Now there’s a push to blame the vendors for the debacle; the very people who have given us such awesome technology. And the final absurdity: Denying the explicit and multiple promises made that you can keep your insurance and doctor if you want. Period. Why is no one out in the streets with torches and pitchforks shouting, “Kill the monster!”? If none of us are willing to incessantly call our representatives day and night, left and right, until they run like the convicted felon and congressman Dan Rostenkowski out for a 1989 midnight stroll among rioting senior citizens, then we can add the name of our once great nation to the list of those who rose and fell.
The misappropriation of the health care industry by government fiat is overreach on a grand scale.
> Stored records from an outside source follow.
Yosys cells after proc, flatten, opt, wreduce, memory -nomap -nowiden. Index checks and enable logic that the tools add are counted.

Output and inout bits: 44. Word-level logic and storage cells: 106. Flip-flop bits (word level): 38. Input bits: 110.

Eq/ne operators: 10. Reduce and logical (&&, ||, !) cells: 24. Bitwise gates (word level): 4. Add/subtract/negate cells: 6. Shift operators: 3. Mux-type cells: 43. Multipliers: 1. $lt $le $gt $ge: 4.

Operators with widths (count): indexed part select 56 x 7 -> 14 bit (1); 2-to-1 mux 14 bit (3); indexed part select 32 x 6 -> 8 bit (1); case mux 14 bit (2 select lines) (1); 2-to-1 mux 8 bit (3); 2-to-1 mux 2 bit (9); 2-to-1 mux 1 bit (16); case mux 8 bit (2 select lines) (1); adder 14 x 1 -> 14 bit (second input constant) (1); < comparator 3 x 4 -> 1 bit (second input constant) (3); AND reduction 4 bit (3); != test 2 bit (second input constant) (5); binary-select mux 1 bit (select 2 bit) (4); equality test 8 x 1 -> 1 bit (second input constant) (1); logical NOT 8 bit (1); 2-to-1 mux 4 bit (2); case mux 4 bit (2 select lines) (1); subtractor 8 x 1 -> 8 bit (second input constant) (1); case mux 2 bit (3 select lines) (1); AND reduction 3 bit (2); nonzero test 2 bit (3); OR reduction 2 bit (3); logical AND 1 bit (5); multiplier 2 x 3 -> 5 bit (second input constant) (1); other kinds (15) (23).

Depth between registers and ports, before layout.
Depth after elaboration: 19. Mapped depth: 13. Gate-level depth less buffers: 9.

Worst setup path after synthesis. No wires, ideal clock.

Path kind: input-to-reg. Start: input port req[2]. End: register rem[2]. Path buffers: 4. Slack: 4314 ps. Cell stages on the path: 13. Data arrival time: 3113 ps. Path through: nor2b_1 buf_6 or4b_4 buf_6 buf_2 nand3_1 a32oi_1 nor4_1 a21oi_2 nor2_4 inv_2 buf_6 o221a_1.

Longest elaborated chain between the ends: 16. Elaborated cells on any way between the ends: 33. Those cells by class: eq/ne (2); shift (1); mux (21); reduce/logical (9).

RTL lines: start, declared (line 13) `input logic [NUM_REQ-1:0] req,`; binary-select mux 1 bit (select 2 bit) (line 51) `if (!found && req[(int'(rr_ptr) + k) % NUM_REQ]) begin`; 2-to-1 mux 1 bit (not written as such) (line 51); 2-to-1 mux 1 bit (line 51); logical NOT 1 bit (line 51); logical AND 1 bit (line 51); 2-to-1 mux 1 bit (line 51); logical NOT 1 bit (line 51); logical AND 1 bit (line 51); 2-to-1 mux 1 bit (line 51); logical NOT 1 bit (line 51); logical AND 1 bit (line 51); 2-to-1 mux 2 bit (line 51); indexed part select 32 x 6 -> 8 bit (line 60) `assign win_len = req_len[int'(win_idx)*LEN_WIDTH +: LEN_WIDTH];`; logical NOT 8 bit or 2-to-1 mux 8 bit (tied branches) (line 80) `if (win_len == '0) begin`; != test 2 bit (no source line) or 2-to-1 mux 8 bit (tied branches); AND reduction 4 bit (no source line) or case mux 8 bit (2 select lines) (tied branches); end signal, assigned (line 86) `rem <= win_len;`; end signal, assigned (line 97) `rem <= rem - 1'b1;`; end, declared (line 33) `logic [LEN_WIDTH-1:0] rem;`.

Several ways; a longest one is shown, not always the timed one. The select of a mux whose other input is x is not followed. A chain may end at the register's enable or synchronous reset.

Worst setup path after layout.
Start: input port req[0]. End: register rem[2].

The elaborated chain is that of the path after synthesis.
At some point soon the overreach of government at all levels leads to economic collapse and bankruptcy. All those individuals past and present who built this marvelous nation will be crushed by the failures of a government brought about by leaders who think nothing of wasting the hard earned resources of others and who ultimately focus on their own position and survival at the expense of a nation. It doesn’t take a science fiction writer or a Nostradamus to see how government run anything turns out. In the words of Robert Fulford, “I have seen the future and it doesn’t work”.